O cientista político Cliewe Juritza, 45, passou dez meses preso lá em 1984, por tentar fugir do regime comunista da Alemanha Oriental. Tinha 18 anos. Ao passear pelo jardim, não esconde o desconforto ao ver a alegria da criançada: "Você acha que essas crianças deveriam saber que aqui havia um centro de tortura?".
A dúvida de Cliewe é a dúvida de Berlim: o que fazer com o passado de terror em que a cidade foi dividida por um muro? Já faz 50 anos que o muro começou a ser construído, e não há o menor sinal de que haja uma resposta para o trauma.

HAVIA UM MURO...
O muro de Berlim foi o símbolo mais retumbante da Guerra Fria, o período após a Segunda Guerra em que os EUA e a União Soviética duelaram por territórios. Dividir fisicamente a cidade foi a forma que os comunistas encontraram para estancar as fugas em massa para a parte capitalista de Berlim, ao ritmo de 3.000 pessoas por dia.
Em 1989, a imagem do muro sendo destruído anunciou o fim do comunismo.
Berlim, que já convivia com o choque do nazismo, passou a ter dois traumas para deglutir. A primeira resposta foi tentar apagar o passado indesejado.

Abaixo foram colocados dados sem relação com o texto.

**src/rtl/mem_access_pkg.sv**
```systemverilog
`default_nettype none
// ============================================================================
// Module      : mem_access_pkg
// Description : Shared types for the load/store stage.
//               - size_e  : op_size encodings for byte / half / word / reserved
//               - state_e : transaction FSM states
//               - op_illegal() : misaligned / illegal access detection
// Revision    : 1.0 - initial release
// ============================================================================
package mem_access_pkg;

    // Width of the BUSY-cycle timeout counter.
    localparam int CNT_W = 8;

    typedef enum logic [1:0] {
        SZ_BYTE = 2'b00,
        SZ_HALF = 2'b01,
        SZ_WORD = 2'b10,
        SZ_RSVD = 2'b11
    } size_e;

    typedef enum logic [1:0] {
        ST_IDLE = 2'b00,
        ST_BUSY = 2'b01,
        ST_DONE = 2'b10
    } state_e;

    // An access is illegal when it is both a load and a store, uses the
    // reserved size, or is not naturally aligned for its size.
    function automatic logic op_illegal(
        input logic       rd,
        input logic       wr,
        input size_e      sz,
        input logic [1:0] off
    );
        logic bad;
        bad = rd & wr;
        case (sz)
            SZ_BYTE: bad = bad;
            SZ_HALF: bad = bad | off[0];
            SZ_WORD: bad = bad | (off != 2'b00);
            default: bad = 1'b1;
        endcase
        return bad;
    endfunction

endpackage
`default_nettype wire

```
**src/rtl/mem_access_if.sv**
```systemverilog
`default_nettype none
// ============================================================================
// Module      : mem_access_if
// Description : Data-memory req/ack bus.
//   dmem_req   : request, held until dmem_ack
//   dmem_we    : 1 = write
//   dmem_addr  : word-aligned address
//   dmem_be    : byte enables, bit i = byte lane i (little-endian)
//   dmem_wdata : lane-replicated store data
//   dmem_rdata : read data, valid with dmem_ack
//   dmem_ack   : transaction complete
//   master modport : the load/store stage
//   slave  modport : the data memory
// Revision    : 1.0 - initial release
// ============================================================================
interface mem_access_if;

    logic        dmem_req;
    logic        dmem_we;
    logic [31:0] dmem_addr;
    logic [3:0]  dmem_be;
    logic [31:0] dmem_wdata;
    logic [31:0] dmem_rdata;
    logic        dmem_ack;

    modport master (
        output dmem_req,
        output dmem_we,
        output dmem_addr,
        output dmem_be,
        output dmem_wdata,
        input  dmem_rdata,
        input  dmem_ack
    );

    modport slave (
        input  dmem_req,
        input  dmem_we,
        input  dmem_addr,
        input  dmem_be,
        input  dmem_wdata,
        output dmem_rdata,
        output dmem_ack
    );

endinterface
`default_nettype wire

```
**src/rtl/mem_access_ls_align.sv**
```systemverilog
`default_nettype none
// ============================================================================
// Module      : mem_access_ls_align
// Description : Combinational byte-lane steering for the load/store stage.
//   Store side : op_read/op_write/op_size/addr_off/wdata
//                -> be (byte enables), lane_wdata (replicated data), illegal
//   Load side  : rdata/rd_off/rd_size/rd_unsigned
//                -> ld_data (aligned, sign/zero-extended)
// Revision    : 1.0 - initial release
// ============================================================================
module mem_access_ls_align
    import mem_access_pkg::*;
(
    input  wire logic        op_read,
    input  wire logic        op_write,
    input  wire size_e       op_size,
    input  wire logic [1:0]  addr_off,
    input  wire logic [31:0] wdata,
    output logic      [3:0]  be,
    output logic      [31:0] lane_wdata,
    output logic             illegal,

    input  wire logic [31:0] rdata,
    input  wire logic [1:0]  rd_off,
    input  wire size_e       rd_size,
    input  wire logic        rd_unsigned,
    output logic      [31:0] ld_data
);

    logic [7:0]  w_byte_sel;
    logic [15:0] w_half_sel;

    // ------------------------------------------------------------------
    // Store side
    // ------------------------------------------------------------------
    always_comb begin
        be         = 4'b0000;
        lane_wdata = wdata;
        case (op_size)
            SZ_BYTE: begin
                be         = 4'b0001 << addr_off;
                lane_wdata = {4{wdata[7:0]}};
            end
            SZ_HALF: begin
                be         = 4'b0011 << addr_off;
                lane_wdata = {2{wdata[15:0]}};
            end
            SZ_WORD: begin
                be         = 4'b1111;
                lane_wdata = wdata;
            end
            default: begin
                be         = 4'b0000;
                lane_wdata = wdata;
            end
        endcase
    end

    assign illegal = op_illegal(op_read, op_write, op_size, addr_off);

    // ------------------------------------------------------------------
    // Load side
    // ------------------------------------------------------------------
    assign w_byte_sel = rdata[{rd_off, 3'b000} +: 8];
    // Only offsets 0 and 2 reach here for halves; bit 1 picks the lane pair.
    assign w_half_sel = rd_off[1] ? rdata[31:16] : rdata[15:0];

    always_comb begin
        ld_data = rdata;
        case (rd_size)
            SZ_BYTE: ld_data = rd_unsigned ? {24'h000000, w_byte_sel}
                                           : {{24{w_byte_sel[7]}}, w_byte_sel};
            SZ_HALF: ld_data = rd_unsigned ? {16'h0000, w_half_sel}
                                           : {{16{w_half_sel[15]}}, w_half_sel};
            default: ld_data = rdata;
        endcase
    end

endmodule
`default_nettype wire

```
**src/rtl/mem_access.sv**
```systemverilog
`default_nettype none
// ============================================================================
// Module      : mem_access
// Description : Load/store stage downstream of the ALU. Runs one data-memory
//               transaction per load/store over a req/ack bus, stalls the
//               pipeline meanwhile, and returns the aligned, extended load
//               value. Misaligned/illegal accesses are flagged with no bus
//               cycle; a missing ack aborts after TIMEOUT BUSY cycles.
// Ports       :
//   clk_cpu     in  CPU clock, rising edge
//   reset       in  asynchronous, active-low
//   op_valid    in  load/store presented this cycle
//   op_read     in  load
//   op_write    in  store
//   op_size     in  00 byte, 01 half, 10 word, 11 reserved
//   op_unsigned in  1 = zero-extend loads
//   addr        in  effective address
//   wdata       in  store data
//   stall       out hold upstream stages (combinational)
//   ld_valid    out 1-cycle pulse, ld_data valid
//   ld_data     out extended load result (holds between pulses)
//   err_access  out 1-cycle pulse, misaligned/illegal op
//   err_timeout out 1-cycle pulse, bus gave no ack
//   dmem        --  data-memory bus (master side)
// Parameters  : TIMEOUT - max BUSY cycles without ack (1..255)
// Revision    : 1.0 - initial release
// ============================================================================
module mem_access
    import mem_access_pkg::*;
#(
    parameter int unsigned TIMEOUT = 255
) (
    input  wire logic        clk_cpu,
    input  wire logic        reset,

    input  wire logic        op_valid,
    input  wire logic        op_read,
    input  wire logic        op_write,
    input  wire logic [1:0]  op_size,
    input  wire logic        op_unsigned,
    input  wire logic [31:0] addr,
    input  wire logic [31:0] wdata,

    output logic             stall,
    output logic             ld_valid,
    output logic      [31:0] ld_data,
    output logic             err_access,
    output logic             err_timeout,

    mem_access_if.master     dmem
);

    localparam logic [CNT_W-1:0] c_timeout_last = CNT_W'(TIMEOUT - 1);

    // FSM and latched op
    state_e            state_q, state_d;
    logic [CNT_W-1:0]  cnt_q, cnt_d;
    logic              rd_q, rd_d;
    size_e             size_q, size_d;
    logic              uns_q, uns_d;
    logic [1:0]        off_q, off_d;

    // Registered bus outputs
    logic              req_q, req_d;
    logic              we_q, we_d;
    logic [31:0]       baddr_q, baddr_d;
    logic [3:0]        be_q, be_d;
    logic [31:0]       bwdata_q, bwdata_d;

    // Registered result outputs
    logic              ld_valid_q, ld_valid_d;
    logic [31:0]       ld_data_q, ld_data_d;
    logic              err_acc_q, err_acc_d;
    logic              err_to_q, err_to_d;

    // Alignment network
    size_e             w_op_size;
    logic              w_accept;
    logic [3:0]        w_be;
    logic [31:0]       w_lane_wdata;
    logic              w_illegal;
    logic [31:0]       w_ld_ext;

    assign w_op_size = size_e'(op_size);
    assign w_accept  = op_valid & (op_read | op_write);

    // Store steering uses the live op (captured on accept); load extraction
    // uses the latched op since rdata arrives later.
    mem_access_ls_align u_align (
        .op_read     (op_read),
        .op_write    (op_write),
        .op_size     (w_op_size),
        .addr_off    (addr[1:0]),
        .wdata       (wdata),
        .be          (w_be),
        .lane_wdata  (w_lane_wdata),
        .illegal     (w_illegal),
        .rdata       (dmem.dmem_rdata),
        .rd_off      (off_q),
        .rd_size     (size_q),
        .rd_unsigned (uns_q),
        .ld_data     (w_ld_ext)
    );

    // ------------------------------------------------------------------
    // Next-state / output logic
    // ------------------------------------------------------------------
    always_comb begin
        state_d    = state_q;
        cnt_d      = cnt_q;
        rd_d       = rd_q;
        size_d     = size_q;
        uns_d      = uns_q;
        off_d      = off_q;
        req_d      = req_q;
        we_d       = we_q;
        baddr_d    = baddr_q;
        be_d       = be_q;
        bwdata_d   = bwdata_q;
        ld_data_d  = ld_data_q;
        ld_valid_d = 1'b0;
        err_acc_d  = 1'b0;
        err_to_d   = 1'b0;

        case (state_q)
            ST_IDLE: begin
                if (w_accept) begin
                    rd_d   = op_read;
                    size_d = w_op_size;
                    uns_d  = op_unsigned;
                    off_d  = addr[1:0];
                    if (w_illegal) begin
                        err_acc_d = 1'b1;
                        state_d   = ST_DONE;
                    end else begin
                        req_d    = 1'b1;
                        we_d     = op_write;
                        baddr_d  = {addr[31:2], 2'b00};
                        be_d     = w_be;
                        bwdata_d = w_lane_wdata;
                        cnt_d    = '0;
                        state_d  = ST_BUSY;
                    end
                end
            end

            ST_BUSY: begin
                // An ack in the final allowed cycle still completes normally.
                if (dmem.dmem_ack) begin
                    req_d   = 1'b0;
                    state_d = ST_DONE;
                    if (rd_q) begin
                        ld_valid_d = 1'b1;
                        ld_data_d  = w_ld_ext;
                    end
                end else if (cnt_q == c_timeout_last) begin
                    req_d    = 1'b0;
                    err_to_d = 1'b1;
                    state_d  = ST_DONE;
                end else begin
                    cnt_d = cnt_q + 1'b1;
                end
            end

            ST_DONE: begin
                // The same instruction is still presented here; do not
                // re-accept it.
                state_d = ST_IDLE;
            end

            default: begin
                req_d   = 1'b0;
                state_d = ST_IDLE;
            end
        endcase
    end

    // ------------------------------------------------------------------
    // State register
    // ------------------------------------------------------------------
    always_ff @(posedge clk_cpu or negedge reset) begin
        if (!reset) begin
            state_q    <= ST_IDLE;
            cnt_q      <= '0;
            rd_q       <= 1'b0;
            size_q     <= SZ_BYTE;
            uns_q      <= 1'b0;
            off_q      <= 2'b00;
            req_q      <= 1'b0;
            we_q       <= 1'b0;
            baddr_q    <= 32'h0;
            be_q       <= 4'h0;
            bwdata_q   <= 32'h0;
            ld_valid_q <= 1'b0;
            ld_data_q  <= 32'h0;
            err_acc_q  <= 1'b0;
            err_to_q   <= 1'b0;
        end else begin
            state_q    <= state_d;
            cnt_q      <= cnt_d;
            rd_q       <= rd_d;
            size_q     <= size_d;
            uns_q      <= uns_d;
            off_q      <= off_d;
            req_q      <= req_d;
            we_q       <= we_d;
            baddr_q    <= baddr_d;
            be_q       <= be_d;
            bwdata_q   <= bwdata_d;
            ld_valid_q <= ld_valid_d;
            ld_data_q  <= ld_data_d;
            err_acc_q  <= err_acc_d;
            err_to_q   <= err_to_d;
        end
    end

    // ------------------------------------------------------------------
    // Outputs
    // ------------------------------------------------------------------
    // Gated by reset so a held op_valid cannot raise stall while in reset.
    assign stall = reset & (((state_q == ST_IDLE) & w_accept) | (state_q == ST_BUSY));

    assign ld_valid    = ld_valid_q;
    assign ld_data     = ld_data_q;
    assign err_access  = err_acc_q;
    assign err_timeout = err_to_q;

    assign dmem.dmem_req   = req_q;
    assign dmem.dmem_we    = we_q;
    assign dmem.dmem_addr  = baddr_q;
    assign dmem.dmem_be    = be_q;
    assign dmem.dmem_wdata = bwdata_q;

endmodule
`default_nettype wire

```
**src/flat_wrapper.sv**
```systemverilog
// flat-port wrapper written by rule: the top's interface ports become plain ports
module mem_access_flat import mem_access_pkg::*;
#(
    parameter int unsigned TIMEOUT = 255
)
  (clk_cpu, reset, op_valid, op_read, op_write, op_size, op_unsigned, addr, wdata, stall, ld_valid, ld_data, err_access, err_timeout, dmem_dmem_req, dmem_dmem_we, dmem_dmem_addr, dmem_dmem_be, dmem_dmem_wdata, dmem_dmem_rdata, dmem_dmem_ack);
  mem_access_if dmem_i ();
  input  wire logic clk_cpu;
  input  wire logic reset;
  input  wire logic op_valid;
  input  wire logic op_read;
  input  wire logic op_write;
  input  wire logic [1:0] op_size;
  input  wire logic op_unsigned;
  input  wire logic [31:0] addr;
  input  wire logic [31:0] wdata;
  output logic stall;
  output logic ld_valid;
  output logic      [31:0] ld_data;
  output logic err_access;
  output logic err_timeout;
  output wire logic [$bits(dmem_i.dmem_req)-1:0] dmem_dmem_req;
  output wire logic [$bits(dmem_i.dmem_we)-1:0] dmem_dmem_we;
  output wire logic [$bits(dmem_i.dmem_addr)-1:0] dmem_dmem_addr;
  output wire logic [$bits(dmem_i.dmem_be)-1:0] dmem_dmem_be;
  output wire logic [$bits(dmem_i.dmem_wdata)-1:0] dmem_dmem_wdata;
  input wire logic [$bits(dmem_i.dmem_rdata)-1:0] dmem_dmem_rdata;
  input wire logic [$bits(dmem_i.dmem_ack)-1:0] dmem_dmem_ack;
  assign dmem_dmem_req = dmem_i.dmem_req;
  assign dmem_dmem_we = dmem_i.dmem_we;
  assign dmem_dmem_addr = dmem_i.dmem_addr;
  assign dmem_dmem_be = dmem_i.dmem_be;
  assign dmem_dmem_wdata = dmem_i.dmem_wdata;
  assign dmem_i.dmem_rdata = dmem_dmem_rdata;
  assign dmem_i.dmem_ack = dmem_dmem_ack;
  mem_access #(.TIMEOUT(TIMEOUT)) u_core (.clk_cpu(clk_cpu), .reset(reset), .op_valid(op_valid), .op_read(op_read), .op_write(op_write), .op_size(op_size), .op_unsigned(op_unsigned), .addr(addr), .wdata(wdata), .stall(stall), .ld_valid(ld_valid), .ld_data(ld_data), .err_access(err_access), .err_timeout(err_timeout), .dmem(dmem_i));
endmodule
```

Pós-muro, a cidade experimentou uma onda de demolições e construções numa escala que só tinha uma rival no mundo: Pequim. A intenção era transformar a Berlim pós-comunista na nova capital da Europa.
Mais de 20 bunkers feitos pelos soviéticos na época da Guerra Fria foram destruídos, segundo a artista Lina Kim, autora de "Rooms", livro sobre essas construções: "Aproveitei os últimos dias da existência desses bunkers. Fiquei chocada com o descaso com que trataram a história".
A maioria ficava na zona rural. Muitos pareciam casas de campo, mas havia bunkers subterrâneos e até construções com paredes de concreto de um metro e meio de espessura, à prova de bombas.
Era o refúgio militar para espionagem e abrigo para uma guerra nuclear. Na ânsia de varrer o passado, os alemães refugaram uma das marcas mais profundas do país: o apego à história.